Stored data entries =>
Source: an optimization exercise on an open RTL-to-GDS flow (aim: small area). Production flows keep margins and buffers that such runs may drop.
Function was checked by simulation only, so behaviour that the tests miss may differ from the original.
No activity file was given, so power comes from the tool's default toggle rates.

==> job 8629 <==
==> flow/design.v <==
`default_nettype none
package mips_prof_pkg;
    localparam logic [2:0] c_ST_IF = 3'd0;
    localparam logic [2:0] c_ST_ID = 3'd1;
    localparam int c_NUM_CLASS = 9;
    localparam int c_NUM_STBIN = 6;
    localparam logic [5:0] c_OP_RTYPE = 6'h00;
    localparam logic [5:0] c_OP_ADDI  = 6'h08;
    localparam logic [5:0] c_OP_ORI   = 6'h0d;
    localparam logic [5:0] c_OP_BEQ   = 6'h04;
    localparam logic [5:0] c_OP_J     = 6'h02;
    localparam logic [5:0] c_OP_LW    = 6'h23;
    localparam logic [5:0] c_OP_SW    = 6'h2b;
    localparam logic [5:0] c_FN_ADD   = 6'h20;
    function automatic logic [8:0] classify_oh(input logic [31:0] word);
        logic [8:0] oh;
        logic       rt;
        rt    = (word[31:26] == c_OP_RTYPE);
        oh[0] = rt && (word[5:0] == c_FN_ADD);
        oh[1] = rt && (word[5:0] != c_FN_ADD);
        oh[2] = (word[31:26] == c_OP_ADDI);
        oh[3] = (word[31:26] == c_OP_ORI);
        oh[4] = (word[31:26] == c_OP_BEQ);
        oh[5] = (word[31:26] == c_OP_J);
        oh[6] = (word[31:26] == c_OP_LW);
        oh[7] = (word[31:26] == c_OP_SW);
        oh[8] = ~|oh[7:0];
        classify_oh = oh;
    endfunction
    function automatic logic [3:0] classify(input logic [31:0] word);
        logic [3:0] cls;
        case (word[31:26])
            c_OP_RTYPE: cls = (word[5:0] == c_FN_ADD) ? 4'd0 : 4'd1;
            c_OP_ADDI:  cls = 4'd2;
            c_OP_ORI:   cls = 4'd3;
            c_OP_BEQ:   cls = 4'd4;
            c_OP_J:     cls = 4'd5;
            c_OP_LW:    cls = 4'd6;
            c_OP_SW:    cls = 4'd7;
            default:    cls = 4'd8;
        endcase
        classify = cls;
    endfunction
endpackage
`default_nettype wire
`default_nettype none
module prof_trace_fifo #(
    parameter int DEPTH  = 16,
    parameter int DATA_W = 40
) (
    input  logic                      clk,
    input  logic                      reset,
    input  logic                      clr,
    input  logic                      push,
    input  logic [DATA_W-1:0]         push_data,
    input  logic                      pop,
    output logic                      valid,
    output logic [DATA_W-1:0]         head_data,
    output logic [$clog2(DEPTH):0]    occupancy,
    output logic                      ovf
);
    localparam int c_AW = $clog2(DEPTH);
    logic [DATA_W-1:0] r_mem [DEPTH];
    logic [c_AW:0]     r_count;
    logic              r_ovf;
    logic w_empty;
    logic w_full;
    logic w_do_pop;
    logic w_do_push;
    logic [DEPTH-1:0] w_sel;
    assign w_empty   = (r_count == '0);
    assign w_full    = r_count[c_AW];
    assign w_do_pop  = pop && !w_empty;
    assign w_do_push = push && (!w_full || w_do_pop);
    always_ff @(posedge clk) begin
        if (w_do_push && !clr) begin
            r_mem[0] <= push_data;
            for (int i = 1; i < DEPTH; i++) r_mem[i] <= r_mem[i-1];
        end
    end
    always_ff @(posedge clk or negedge reset) begin
        if (!reset) begin
            r_count <= '0;
            r_ovf   <= 1'b0;
        end else if (clr) begin
            r_count <= '0;
            r_ovf   <= 1'b0;
        end else begin
            if (w_do_push && !w_do_pop) begin
                r_count <= r_count + 1'b1;
            end else if (w_do_pop && !w_do_push) begin
                r_count <= r_count - 1'b1;
            end
            if (push && !w_do_push) begin
                r_ovf <= 1'b1;
            end
        end
    end
    always_comb begin
        head_data = '0;
        for (int i = 0; i < DEPTH; i++) begin
            w_sel[i] = (r_count == (c_AW + 1)'(i + 1));
            head_data = head_data | ({DATA_W{w_sel[i]}} & r_mem[i]);
        end
    end
    assign valid     = !w_empty;
    assign occupancy = r_count;
    assign ovf       = r_ovf;
endmodule
`default_nettype wire
`default_nettype none
module mips_exec_profiler #(
    parameter int CNT_W       = 16,
    parameter int TRACE_DEPTH = 16,
    parameter int CYC_W       = 8
) (
    input  logic                  clk,
    input  logic                  reset,
    input  logic                  prof_en,
    input  logic                  prof_clr,
    input  logic [2:0]            uc_state,
    input  logic [31:0]           instr,
    input  logic [4:0]            rd_addr,
    output logic [CNT_W-1:0]      rd_data,
    input  logic                  trace_pop,
    output logic                  trace_valid,
    output logic [4+CYC_W+32-1:0] trace_data,
    output logic                  trace_ovf
);
    localparam int c_NCNT = mips_prof_pkg::c_NUM_CLASS + mips_prof_pkg::c_NUM_STBIN + 1;
    logic [2:0]       r_prev_state;
    logic             r_armed;
    logic [31:0]      r_word;
    logic [CYC_W-1:0] r_cyc;
    logic [CNT_W-1:0] r_cnt [c_NCNT];
    logic [CNT_W-1:0] r_rd_data;
    logic             w_if_entry;
    logic             w_retire;
    logic             w_clr;
    logic [8:0]       w_cls_oh;
    logic [c_NCNT-1:0] w_inc;
    logic [CNT_W-1:0] w_status;
    logic [CNT_W-1:0] w_rd_mux;
    assign w_if_entry = (uc_state == mips_prof_pkg::c_ST_IF) && (r_prev_state != mips_prof_pkg::c_ST_IF);
    assign w_retire   = w_if_entry && r_armed && prof_en && !prof_clr;
    assign w_cls_oh   = mips_prof_pkg::classify_oh(r_word);
    assign w_clr      = prof_clr || !reset;
    always_ff @(posedge clk or negedge reset) begin
        if (!reset) begin
            r_prev_state <= mips_prof_pkg::c_ST_IF;
            r_armed      <= 1'b0;
            r_word       <= '0;
        end else begin
            r_prev_state <= uc_state;
            if (prof_clr) begin
                r_armed <= 1'b0;
            end else if (w_if_entry) begin
                r_armed <= 1'b1;
            end
            if (uc_state == mips_prof_pkg::c_ST_ID) begin
                r_word <= instr;
            end
        end
    end
    always_ff @(posedge clk) begin
        if (w_if_entry) begin
            r_cyc <= CYC_W'(1);
        end else if (r_cyc != '1) begin
            r_cyc <= r_cyc + 1'b1;
        end
    end
    always_comb begin
        for (int i = 0; i < mips_prof_pkg::c_NUM_CLASS; i++) begin
            w_inc[i] = w_retire && w_cls_oh[i];
        end
        for (int i = 0; i < mips_prof_pkg::c_NUM_STBIN; i++) begin
            w_inc[mips_prof_pkg::c_NUM_CLASS + i] = prof_en &&
                ((i == 5) ? (uc_state > 3'd4) : (uc_state == 3'(i)));
        end
        w_inc[c_NCNT-1] = prof_en;
    end
    for (genvar g = 0; g < c_NCNT; g++) begin : g_cnt
        always_ff @(posedge clk) begin
            if (w_clr) begin
                r_cnt[g] <= '0;
            end else if (w_inc[g] && (r_cnt[g] != '1)) begin
                r_cnt[g] <= r_cnt[g] + 1'b1;
            end
        end
    end
    localparam int c_OCC_W = $clog2(TRACE_DEPTH) + 1;
    logic [CYC_W+32-1:0] w_head;
    logic [c_OCC_W-1:0]  w_occ;
    logic [3:0]          w_head_cls;
    prof_trace_fifo #(
        .DEPTH  (TRACE_DEPTH),
        .DATA_W (CYC_W + 32)
    ) u_trace_fifo (
        .clk       (clk),
        .reset     (reset),
        .clr       (prof_clr),
        .push      (w_retire),
        .push_data ({r_cyc, r_word}),
        .pop       (trace_pop),
        .valid     (trace_valid),
        .head_data (w_head),
        .occupancy (w_occ),
        .ovf       (trace_ovf)
    );
    assign w_head_cls = trace_valid ? mips_prof_pkg::classify(w_head[31:0]) : 4'd0;
    assign trace_data = {w_head_cls, w_head};
    assign w_status   = CNT_W'({trace_ovf, w_occ});
    always_comb begin
        w_rd_mux = '0;
        for (int i = 0; i < c_NCNT; i++) begin
            w_rd_mux = w_rd_mux | ({CNT_W{rd_addr == 5'(i)}} & r_cnt[i]);
        end
        w_rd_mux = w_rd_mux | ({CNT_W{rd_addr == 5'd16}} & w_status);
    end
    always_ff @(posedge clk or negedge reset) begin
        if (!reset) begin
            r_rd_data <= '0;
        end else begin
            r_rd_data <= w_rd_mux;
        end
    end
    assign rd_data = r_rd_data;
endmodule
`default_nettype wire
==> flow/run.sh <==
#!/bin/bash
# synth_recipe.tcl (not shown) runs the flow's synth.tcl, then flattens the netlist and writes it again
# the make line also repeats each setting of config.mk as NAME=value (left out here)
make -C /OpenROAD-flow-scripts/flow DESIGN_CONFIG=/design/flow/config.mk WORK_HOME=/design/flow/orfs CLKGATE_MAP_FILE= SYNTH_SCRIPT=/design/flow/synth_recipe.tcl finish
==> flow/config.mk <==
export PLATFORM = sky130hd
export DESIGN_NAME = mips_exec_profiler
export DESIGN_NICKNAME = mips_exec_profiler
export VERILOG_FILES = /design/flow/design.v
export SDC_FILE = /design/flow/constraint.sdc
export NUM_CORES = 4
export LEC_CHECK = 0
export ABC_AREA = 1
export CAP_MARGIN = 20
export CORE_MARGIN = 2
export CORE_UTILIZATION = 60
export PLACE_DENSITY = 0.75
export SLEW_MARGIN = 20
==> flow/constraint.sdc <==
create_clock -name core_clock -period 6.0 [get_ports {clk}]
set_input_delay 1.2000 -clock core_clock [delete_from_list [all_inputs] [get_ports {clk}]]
set_output_delay 1.2000 -clock core_clock [all_outputs]
set_load 0.01 [all_outputs]
==> job 3078 (differences from job 8629) <==
--- a/flow/design.v
+++ b/flow/design.v
@@ -130,3 +130,3 @@
     localparam int c_NCNT = mips_prof_pkg::c_NUM_CLASS + mips_prof_pkg::c_NUM_STBIN + 1;
-    logic [2:0]       r_prev_state;
+    logic             r_prev_nif;    
     logic             r_armed;
@@ -143,3 +143,3 @@
     logic [CNT_W-1:0] w_rd_mux;
-    assign w_if_entry = (uc_state == mips_prof_pkg::c_ST_IF) && (r_prev_state != mips_prof_pkg::c_ST_IF);
+    assign w_if_entry = (uc_state == mips_prof_pkg::c_ST_IF) && r_prev_nif;
     assign w_retire   = w_if_entry && r_armed && prof_en && !prof_clr;
@@ -149,3 +149,3 @@
         if (!reset) begin
-            r_prev_state <= mips_prof_pkg::c_ST_IF;
+            r_prev_nif   <= 1'b0;
             r_armed      <= 1'b0;
@@ -153,3 +153,3 @@
         end else begin
-            r_prev_state <= uc_state;
+            r_prev_nif   <= (uc_state != mips_prof_pkg::c_ST_IF);
             if (prof_clr) begin
@@ -181,3 +181,29 @@
     end
-    for (genvar g = 0; g < c_NCNT; g++) begin : g_cnt
+    localparam int c_NCLS = mips_prof_pkg::c_NUM_CLASS;
+    logic [CNT_W-1:0] w_cls_cur;
+    logic [CNT_W-1:0] w_cls_nxt;
+    logic             w_cls_sat;
+    always_comb begin
+        w_cls_cur = '0;
+        for (int i = 0; i < c_NCLS; i++) begin
+            w_cls_cur = w_cls_cur | ({CNT_W{w_cls_oh[i]}} & r_cnt[i]);
+        end
+    end
+    assign w_cls_sat = &w_cls_cur;
+    assign w_cls_nxt = w_clr ? '0 : w_cls_cur + 1'b1;
+    for (genvar g = 0; g < c_NCLS; g++) begin : g_cls
+        always_ff @(posedge clk) begin
+            if (w_clr || (w_inc[g] && !w_cls_sat)) begin
+                r_cnt[g] <= w_cls_nxt;
+            end
+        end
+    end
+    for (genvar g = c_NCLS; g < c_NCNT; g++) begin : g_cnt
+        logic [CNT_W:0]   w_lo;
+        logic             w_en;
+        always_comb begin
+            w_lo[0] = 1'b1;
+            for (int i = 0; i < CNT_W; i++) w_lo[i+1] = w_lo[i] & r_cnt[g][i];
+        end
+        assign w_en = w_inc[g] & ~w_lo[CNT_W];
         always_ff @(posedge clk) begin
@@ -185,4 +211,4 @@
                 r_cnt[g] <= '0;
-            end else if (w_inc[g] && (r_cnt[g] != '1)) begin
-                r_cnt[g] <= r_cnt[g] + 1'b1;
+            end else begin
+                r_cnt[g] <= r_cnt[g] ^ ({CNT_W{w_en}} & w_lo[CNT_W-1:0]);
             end
==> flow/flow/run.sh (new file) <==
#!/bin/bash
# The standard ORFS layout with three changes:
#  - synthesis maps logic with the area-oriented ABC script in
#    flow/abc_area.script (everything else in the synthesis is unchanged, so
#    the registers are the standard synthesis's);
#  - port buffers use the smallest buffer cell;
#  - clock tree synthesis builds larger sink clusters without dummy loads.
# Each tool's output goes to the ORFS logs under orfs/logs; the make output
# goes to standard.log in the work folder.
set -euo pipefail
cd "$(dirname "$0")/.."
W=$(pwd)

# ORFS's synth.tcl with the ABC script swapped, and the standard flow's synthesis script
# sourcing it.
sed "s#^source \$::env(SCRIPTS_DIR)/synth_preamble.tcl\$#&\nset abc_args [lreplace \$abc_args 1 1 $W/flow/abc_area.script]#" \
    "$FLOW_HOME/scripts/synth.tcl" > "$W/synth_abc.tcl"
grep -q "abc_area.script" "$W/synth_abc.tcl"
sed "s#\$::env(SCRIPTS_DIR)/synth.tcl#$W/synth_abc.tcl#" "$W/synth_recipe.tcl" > "$W/synth_recipe_abc.tcl"
grep -q "synth_abc.tcl" "$W/synth_recipe_abc.tcl"

bash standard.sh \
    "SYNTH_SCRIPT=$W/synth_recipe_abc.tcl" \
    "BUFFER_PORTS_ARGS=-buffer_cell sky130_fd_sc_hd__buf_1" \
    "CTS_ARGS=-sink_clustering_enable -repair_clock_nets -dont_use_dummy_load -buf_list sky130_fd_sc_hd__clkbuf_16 -sink_clustering_size 30 -sink_clustering_max_diameter 70 -root_buf sky130_fd_sc_hd__clkbuf_8 -tree_buf sky130_fd_sc_hd__clkbuf_4" \
    finish > standard.log 2>&1
==> flow/flow/abc_area.script (new file) <==
strash
dc2
resub -K 8
dc2
dch -f
amap
&get -n
&st
&dch -f
&nf -R 1000
&put
topo
stime -c
dnsize -c
==> flow/standard.sh (new file) <==
#!/bin/bash
# synth_recipe.tcl (not shown) runs the flow's synth.tcl, then flattens the netlist and writes it again
# the make line also repeats each setting of config.mk as NAME=value (left out here)
make -C /OpenROAD-flow-scripts/flow DESIGN_CONFIG=/design/flow/config.mk WORK_HOME=/design/flow/orfs CLKGATE_MAP_FILE= SYNTH_SCRIPT=/design/flow/synth_recipe.tcl "${@:-finish}"
- ABC_AREA: 1 -> default
removed: flow/run.sh
==> results.txt <==
metric	job 8629	job 3078
Status	timing/DRC/antenna clean	timing/DRC/antenna clean
Wire length of the first global-routing pass	166.3 mm	143.8 mm
Count of instances resized after the clock tree is built	0	1
Synthesis-to-finish area growth	13.40%	9.561%
Non-clock buffers, area share	3.013%	2.744%
Time the final worst path needs with I/O delays and setup	5.273 ns	5.790 ns
Leading cell type by number of instances after synthesis	sky130_fd_sc_hd__nand2_1	sky130_fd_sc_hd__edfxtp_1
Register Area	25950 um^2	27350 um^2
Multi-input gate count	2580	1178
Met3 layer wire length in the routed design	9.987 mm	10.08 mm
Final cell area excluding filler cells	46510 um^2	38900 um^2
Final nets	4317	2451
Leakage power of the design	16.22 nW	12.52 nW
Die boundary width	265.5 um	247.3 um
Part of the total power dissipated in sequential elements	43.8%	57.4%
Buffers plus inverters on the worst setup path	5	1
H-tree depth	3	2

## re-timing with driven ports
The flow's constraints put no driver on any port. The routed layouts listed below were extracted and timed again, unchanged, in two steps. Step 1, drivers: a clkbuf_16 drives clk and a buf_2 each remaining input, both assumed. Step 2 times the ports against the registers' clock, not the clock port: input delays grow and output delays shrink by t, the midpoint of the rising clock arrivals with the driver on. Slacks: ideal ports / drivers / drivers and shift; pairs: ideal ports / drivers.
run	t (ns)	slack for setup (ns)	worst data-port slew with drivers (ns)	cell pins on the clock port's net
job 8629	0.722	0.727 / 0.668 / 1.390	0.12	1
job 3078	0.784	0.210 / 0.150 / 0.539	0.14	1
After both steps setup and hold are still met in every run listed.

REQUIREMENT =>
The answer should be only the number of lines in the data that contain the string "config".

TASK SOLUTION =>
5